UPDATED 23:00 EDT / OCTOBER 17 2023

AI

Nvidia and Foxconn to collaborate on AI data factories and smarter self-driving cars

Nvidia Corp. said today it’s expanding its ongoing collaboration with Hon Hai Technology Group, better known as Foxconn, to accelerate the development of artificial intelligence-powered electric vehicles and robotics platforms.

As part of the collaboration, Foxconn plans to develop a new class of data centers it calls “AI factories” to power these and other new innovations it hopes to deliver, such as the digitization of manufacturing and generative AI services.

The expanded partnership between the two companies was announced during a fireside chat between Nvidia co-founder and Chief Executive Jensen Huang and Foxconn Chairman and CEO Youn Liu at Hon Hai Tech Day in Taipei.

The main focus of the new initiative is the construction of AI data factories. Foxconn announced it’s planning to build a large number of computing systems based on Nvidia’s central processing units and graphics processing units, as well as its networking technology. These systems will be sold to customers looking to build their own AI data factories, equipped with Nvidia’s hardware and also its Nvidia AI Enterprise software.

Foxconn said the AI factory systems it’s building are based on Nvidia HGX reference designs, and that each platform will feature eight Nvidia H100 GPUs, as well as Nvidia’s GH200 Superchips and networking. The systems will allow Foxconn’s customers to deploy Nvidia accelerated computing within their own data centers, powering internal generative AI workloads and other tasks, such as the training of autonomous robots and self-driving cars.

In addition to building the components for customer’s AI factories, Foxconn said it will develop its very own facility. The Foxconn AI factory will leverage the Nvidia Omniverse platform and Isaac and Metropolis frameworks to meet the electronics industry’s strict production and quality standards, the company said.

According to Foxconn, the goal is to create an AI factory that will enable it to manufacture the next generation of autonomous mobile robots and industrial robots that can travel several miles a day, assemble components in factories, perform quality control inspections and more. As such, Foxconn’s AI factory will focus on training and inference and running virtual world simulations of these systems.

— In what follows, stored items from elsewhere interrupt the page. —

==> config.mk <==
export PLATFORM = sky130hd
export DESIGN_NAME = pipeline_core
export DESIGN_NICKNAME = d
export VERILOG_FILES = /design/src/rtl/pipeline_core.sv
export SDC_FILE = /design/constraint.sdc
export NUM_CORES = 2
export LEC_CHECK = 0
export CAP_MARGIN = 20
export CORE_MARGIN = 3
export CORE_UTILIZATION = 40
export CTS_CLUSTER_DIAMETER = 40
export DETAILED_ROUTE_END_ITERATION = 6
export GPL_ROUTABILITY_DRIVEN = 1
export SYNTH_ARGS = -nofsm -noshare
export SYNTH_HDL_FRONTEND = slang
export SYNTH_SLANG_ARGS = --single-unit
export TNS_END_PERCENT = 5
==> constraint.sdc <==
create_clock -name clk_i -period 3.9 [get_ports clk_i]
set_input_delay 0.78 -clock clk_i [delete_from_list [all_inputs] [get_ports clk_i]]
set_output_delay 0.78 -clock clk_i [all_outputs]
set_load 0.02 [all_outputs]
==> src/rtl/pipeline_core.sv <==
// pipeline_core: two-stage decode/execute core with 16-entry register file, EX->ID forwarding, iterative multiplier.
// Latency: ALU op accepted at edge N retires (wb_*_o registered) at edge N+1; MUL retires at edge N+XLEN.
// Backpressure: inst_ready_o depends only on EX state; it drops while an incomplete MUL occupies EX.
//
// Ports:
//   clk_i, rst_ni          clock (rising edge), asynchronous active-low reset
//   inst_valid_i/_ready_o  instruction handshake; inst_i = op[31:28] rd[27:24] rs1[23:20] rs2[19:16] imm[15:0]
//   wb_valid_o/_rd_o/_data_o  one-cycle writeback pulse per retired writing instruction
//   retired_o              retired-instruction counter (NOPs included), resets to RESET_PC_TAG
module pipeline_core #(
    parameter int          XLEN         = 32,
    parameter logic [31:0] RESET_PC_TAG = 32'd0
) (
    input  logic            clk_i,
    input  logic            rst_ni,
    input  logic            inst_valid_i,
    output logic            inst_ready_o,
    input  logic [31:0]     inst_i,
    output logic            wb_valid_o,
    output logic [3:0]      wb_rd_o,
    output logic [XLEN-1:0] wb_data_o,
    output logic [31:0]     retired_o
);

    localparam int SHW = $clog2(XLEN);

    localparam logic [3:0] OP_NOP  = 4'd0;
    localparam logic [3:0] OP_ADD  = 4'd1;
    localparam logic [3:0] OP_SUB  = 4'd2;
    localparam logic [3:0] OP_AND  = 4'd3;
    localparam logic [3:0] OP_OR   = 4'd4;
    localparam logic [3:0] OP_XOR  = 4'd5;
    localparam logic [3:0] OP_SLL  = 4'd6;
    localparam logic [3:0] OP_SRL  = 4'd7;
    localparam logic [3:0] OP_SLT  = 4'd8;
    localparam logic [3:0] OP_ADDI = 4'd9;
    localparam logic [3:0] OP_LUI  = 4'd10;
    localparam logic [3:0] OP_MUL  = 4'd11;

    typedef enum logic {S_IDLE, S_MUL} state_e;

    // ---------------- state ----------------
    state_e           state_q, state_d;
    logic [SHW-1:0]   cnt_q, cnt_d;
    logic             ex_vld_q;
    logic [3:0]       ex_op_q;
    logic [3:0]       ex_rd_q;
    logic [XLEN-1:0]  ex_a_q;       // operand A; multiplicand (shifted left) during MUL
    logic [XLEN-1:0]  ex_b_q;       // operand B; multiplier (shifted right) during MUL
    logic [XLEN-1:0]  acc_q;        // MUL partial product
    logic [XLEN-1:0]  rf_q [16];
    logic             wb_valid_q;
    logic [3:0]       wb_rd_q;
    logic [XLEN-1:0]  wb_data_q;
    logic [31:0]      retired_q;

    // ---------------- control ----------------
    logic cnt_last;
    logic ex_done;
    logic accept;
    logic ex_writes;
    logic ex_fwd;

    // ---------------- decode ----------------
    logic [3:0]       id_op, id_rs1, id_rs2;
    logic [XLEN+15:0] imm_ext;
    logic [XLEN-1:0]  id_imm, rs1_val, rs2_val, id_a, id_b;
    logic [XLEN-1:0]  alu_res, mul_sum, ex_result;

    assign id_op   = inst_i[31:28];
    assign id_rs1  = inst_i[23:20];
    assign id_rs2  = inst_i[19:16];
    assign imm_ext = {{XLEN{inst_i[15]}}, inst_i[15:0]};
    assign id_imm  = imm_ext[XLEN-1:0];

    assign cnt_last  = (cnt_q == SHW'(XLEN - 1));
    assign accept    = inst_valid_i && inst_ready_o;
    // Ops 1..11 produce a result; 0 and 12..15 retire silently.
    assign ex_writes = (ex_op_q != OP_NOP) && (ex_op_q <= OP_MUL);
    assign ex_fwd    = ex_done && ex_writes && (ex_rd_q != 4'd0);

    // Register read with bypass of the result completing in EX this cycle.
    always_comb begin
        rs1_val = '0;
        rs2_val = '0;
        if (id_rs1 != 4'd0) begin
            rs1_val = (ex_fwd && ex_rd_q == id_rs1) ? ex_result : rf_q[id_rs1];
        end
        if (id_rs2 != 4'd0) begin
            rs2_val = (ex_fwd && ex_rd_q == id_rs2) ? ex_result : rf_q[id_rs2];
        end
    end

    assign id_a = rs1_val;
    assign id_b = (id_op == OP_ADDI || id_op == OP_LUI) ? id_imm : rs2_val;

    // ---------------- execute ----------------
    always_comb begin
        alu_res = '0;
        case (ex_op_q)
            OP_ADD:  alu_res = ex_a_q + ex_b_q;
            OP_SUB:  alu_res = ex_a_q - ex_b_q;
            OP_AND:  alu_res = ex_a_q & ex_b_q;
            OP_OR:   alu_res = ex_a_q | ex_b_q;
            OP_XOR:  alu_res = ex_a_q ^ ex_b_q;
            OP_SLL:  alu_res = ex_a_q << ex_b_q[SHW-1:0];
            OP_SRL:  alu_res = ex_a_q >> ex_b_q[SHW-1:0];
            OP_SLT:  alu_res = {{(XLEN-1){1'b0}}, ($signed(ex_a_q) < $signed(ex_b_q))};
            OP_ADDI: alu_res = ex_a_q + ex_b_q;
            OP_LUI:  alu_res = ex_b_q << 16;
            default: alu_res = '0;
        endcase
    end

    // One shift-add step; on the last step this is already the final product.
    assign mul_sum   = acc_q + (ex_b_q[0] ? ex_a_q : '0);
    assign ex_result = (state_q == S_MUL) ? mul_sum : alu_res;

    // ---------------- EX FSM ----------------
    always_ff @(posedge clk_i or negedge rst_ni) begin
        if (!rst_ni) begin
            state_q <= S_IDLE;
            cnt_q   <= '0;
        end else begin
            state_q <= state_d;
            cnt_q   <= cnt_d;
        end
    end

    always_comb begin
        state_d = state_q;
        cnt_d   = cnt_q;
        if (state_q == S_MUL) begin
            cnt_d = cnt_q + 1'b1;
            if (cnt_last) begin
                state_d = S_IDLE;
            end
        end
        // A MUL may be accepted on the completion edge of the previous one.
        if (accept && id_op == OP_MUL) begin
            state_d = S_MUL;
            cnt_d   = '0;
        end
    end

    always_comb begin
        inst_ready_o = !((state_q == S_MUL) && !cnt_last);
        // In IDLE a valid EX slot always holds a single-cycle op.
        ex_done      = ex_vld_q && ((state_q == S_IDLE) || cnt_last);
    end

    // ---------------- ID/EX register ----------------
    always_ff @(posedge clk_i or negedge rst_ni) begin
        if (!rst_ni) begin
            ex_vld_q <= 1'b0;
            ex_op_q  <= '0;
            ex_rd_q  <= '0;
            ex_a_q   <= '0;
            ex_b_q   <= '0;
            acc_q    <= '0;
        end else if (accept) begin
            ex_vld_q <= 1'b1;
            ex_op_q  <= id_op;
            ex_rd_q  <= inst_i[27:24];
            ex_a_q   <= id_a;
            ex_b_q   <= id_b;
            acc_q    <= '0;
        end else if (ex_done) begin
            ex_vld_q <= 1'b0;
        end else if (state_q == S_MUL) begin
            acc_q  <= mul_sum;
            ex_a_q <= ex_a_q << 1;
            ex_b_q <= ex_b_q >> 1;
        end
    end

    // ---------------- writeback ----------------
    always_ff @(posedge clk_i or negedge rst_ni) begin
        if (!rst_ni) begin
            wb_valid_q <= 1'b0;
            wb_rd_q    <= '0;
            wb_data_q  <= '0;
            retired_q  <= RESET_PC_TAG;
            for (int i = 0; i < 16; i++) begin
                rf_q[i] <= '0;
            end
        end else begin
            wb_valid_q <= ex_done && ex_writes;
            if (ex_done && ex_writes) begin
                wb_rd_q   <= ex_rd_q;
                wb_data_q <= ex_result;
                if (ex_rd_q != 4'd0) begin
                    rf_q[ex_rd_q] <= ex_result;
                end
            end
            if (ex_done) begin
                retired_q <= retired_q + 32'd1;
            end
        end
    end

    assign wb_valid_o = wb_valid_q;
    assign wb_rd_o    = wb_rd_q;
    assign wb_data_o  = wb_data_q;
    assign retired_o  = retired_q;

endmodule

“A new type of manufacturing has emerged — the production of intelligence — and the data centers that produce it are AI factories,” Huang said during the fireside chat. “Foxconn, the world’s largest manufacturer, has the expertise and scale to build AI factories globally. We are delighted to expand our decade-long partnership with Foxconn to accelerate the AI industrial revolution.”

The partnership provides benefits to both companies, with Nvidia getting additional opportunities to extend its GPU acceleration strategy into new industrial markets, and Foxconn being able to expand beyond being the manufacturer of choice for Apple Inc., said Charles King, an analyst at Pund-IT Inc.

“With their AI data factories, it sounds like they envision specialized facilities where business could outsource the grunt work of machine learning and other AI training functions,” King said. “We’ve already seen a form of that from vendors like IBM and Dell, which provide access to validated datasets that are designed to speed the time to value for customer’s AI projects. A purpose-built factory could take that approach a few steps further.”

Besides the focus on AI factories, Foxconn has also selected Nvidia’s Drive Hyperion 9 platform, which is powered by the latest Drive Thor automotive system-on-a-chip, as the basis of its electronic control units for autonomous vehicles.

Foxconn is already a tier-one manufacturer of ECUs based on Nvidia’s older automotive chip, Nvidia Drive Orin, so the upgrade to Nvidia Drive Thor is a natural evolution for Foxconn’s ECU platform. According to Nvidia, the Drive Thor chips offer several new capabilities compared to the older platform, including an integrated sensor architecture for level 3 urban and level 4 highway driving scenarios, and support for high-resolution cameras, radar, lidar and ultrasonic sensors. With its ability to crunch more data, Nvidia Drive Thor promises to drive a big increase in the navigational performance of self-driving cars.

Holger Mueller of Constellation Research Inc. said it was only a few years ago that people were wondering about the future of Nvidia, as most cloud vendors were originally using proprietary approaches to run AI. However, Nvidia has since turned the tables, with it’s GPUs being added to every major cloud platform.

“It’s in this light that Nvidia now stands ready to partner with the major OEMs in order to put out yet more of its platforms,” Mueller said. “Foxconn will standardize on Nvidia and ship its hardware to its customers in droves. That’s the plan and if it succeeds, Nvidia will increase its footprint, relevance and likely its growth by magnitudes.”

Foxconn also committed to using the Nvidia Isaac autonomous mobile robot platform for its newest robotics systems, as well as the Nvidia Metropolis intelligent video analytics platform for its latest smart city solutions.